Hurricanes occur on average once every two years on the island, most striking the south of the country and most happening in August and September. The busiest time of year to visit the Dominican Republic is between December and April when North Americans take a tropical break from their winters, and from June to September, which coincides with European summer holidays.


Lightweight fabrics are best suited to the tropical temperatures. Waterproofs are essential during the rainy seasons. Sunglasses, sunscreen and a sunhat are essential.


The number of Internet cafés is rapidly growing as the Dominican Republic embraces the Internet. Expect to pay between 20 and 35 pesos for 30 minutes' use.

Netspanning en Telefonie

Electrical sockets (outlets) in the Dominican Republic are very similar to the electrical outlets found in the United States and Canada, and if your appliance has a North American plug, it's possible that you won't need any adapter at all in order to plug in there. However, there are two potentially very important physical differences that may need to be addressed with an adapter: grounding and/or polarization. If your plug has one or both, and the socket doesn't, then the plug may not physically be able to fit into the socket without an adapter.

In the case of a North American appliance plug, grounding is accomplished by the third, round pin beneath and below the two vertical blades on the plug. Polarization is accomplished by the left vertical blade being taller than the right, so that the plug can't be inserted upside down. U.S. and Canadian sockets are required to be both grounded and polarized. But in Central and South America, the Caribbean, Japan and other areas which use U.S. style sockets, grounding and polarization often are not required, and in fact, the majority of sockets in many of these areas do not accept the taller blade and/or the third grounding pin. This will prevent a North American appliance plug from being able to plug into these sockets, if the plug is either grounded or polarized.

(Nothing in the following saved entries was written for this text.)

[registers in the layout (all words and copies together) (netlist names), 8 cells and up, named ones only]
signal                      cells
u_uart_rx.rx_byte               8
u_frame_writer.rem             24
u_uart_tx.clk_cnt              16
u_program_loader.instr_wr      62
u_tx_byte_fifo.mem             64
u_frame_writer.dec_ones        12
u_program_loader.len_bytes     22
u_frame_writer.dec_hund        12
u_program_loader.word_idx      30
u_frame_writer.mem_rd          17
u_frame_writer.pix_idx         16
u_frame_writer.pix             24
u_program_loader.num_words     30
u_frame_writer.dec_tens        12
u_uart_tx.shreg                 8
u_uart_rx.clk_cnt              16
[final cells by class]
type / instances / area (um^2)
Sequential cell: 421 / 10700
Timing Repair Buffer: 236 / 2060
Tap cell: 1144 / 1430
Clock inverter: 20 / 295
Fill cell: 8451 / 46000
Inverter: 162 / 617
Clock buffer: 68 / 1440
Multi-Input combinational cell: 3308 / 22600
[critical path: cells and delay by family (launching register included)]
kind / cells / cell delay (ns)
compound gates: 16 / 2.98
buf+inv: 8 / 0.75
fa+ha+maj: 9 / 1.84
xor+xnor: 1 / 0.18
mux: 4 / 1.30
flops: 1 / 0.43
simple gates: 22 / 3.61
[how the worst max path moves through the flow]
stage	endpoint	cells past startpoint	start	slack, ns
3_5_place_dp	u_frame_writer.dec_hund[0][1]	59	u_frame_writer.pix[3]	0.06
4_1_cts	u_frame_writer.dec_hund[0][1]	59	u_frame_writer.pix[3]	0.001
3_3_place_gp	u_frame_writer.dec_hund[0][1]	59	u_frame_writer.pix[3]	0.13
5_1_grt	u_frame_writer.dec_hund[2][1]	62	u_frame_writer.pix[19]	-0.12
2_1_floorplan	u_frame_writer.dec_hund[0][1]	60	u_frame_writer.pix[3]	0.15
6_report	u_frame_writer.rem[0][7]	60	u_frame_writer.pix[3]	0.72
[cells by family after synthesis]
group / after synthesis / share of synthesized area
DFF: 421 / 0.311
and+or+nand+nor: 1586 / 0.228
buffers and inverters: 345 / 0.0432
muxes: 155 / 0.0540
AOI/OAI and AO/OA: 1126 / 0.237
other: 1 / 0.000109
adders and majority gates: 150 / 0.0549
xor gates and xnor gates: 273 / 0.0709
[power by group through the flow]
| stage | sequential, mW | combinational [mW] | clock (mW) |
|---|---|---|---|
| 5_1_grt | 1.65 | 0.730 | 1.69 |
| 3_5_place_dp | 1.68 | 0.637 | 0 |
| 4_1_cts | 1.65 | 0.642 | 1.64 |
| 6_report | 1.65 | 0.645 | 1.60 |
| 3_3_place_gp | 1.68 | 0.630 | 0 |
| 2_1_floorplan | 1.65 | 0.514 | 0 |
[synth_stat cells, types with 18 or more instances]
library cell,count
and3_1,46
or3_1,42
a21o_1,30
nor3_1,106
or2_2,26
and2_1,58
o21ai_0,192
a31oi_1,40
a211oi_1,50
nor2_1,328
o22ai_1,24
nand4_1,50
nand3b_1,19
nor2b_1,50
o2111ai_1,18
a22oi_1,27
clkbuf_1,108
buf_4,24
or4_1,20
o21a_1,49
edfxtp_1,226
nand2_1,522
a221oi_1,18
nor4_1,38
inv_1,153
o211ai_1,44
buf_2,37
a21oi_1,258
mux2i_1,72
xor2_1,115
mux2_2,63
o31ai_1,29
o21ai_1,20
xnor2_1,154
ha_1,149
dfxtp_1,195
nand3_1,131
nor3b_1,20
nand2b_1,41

Electrical sockets (outlets) in the Dominican Republic usually supply electricity at between 110 and 120 volts AC. If you're plugging in a U.S. or Canadian 120 volt appliance, or an appliance that is compatible with multiple voltages, then an adapter is all you need.

But travel plug adapters do not change the voltage, so the electricity coming through the adapter will still be the same 110-120 volts the socket is supplying. If your appliance is from another part of the world, and it is built only for 220-240 volt electricity, or a Japanese appliance built for 100 volts, then a travel plug adapter by itself won't be sufficient. The voltage will have to be changed from 110-120 volts at the socket, to whatever voltage your appliance requires. This is accomplished with a voltage transformer.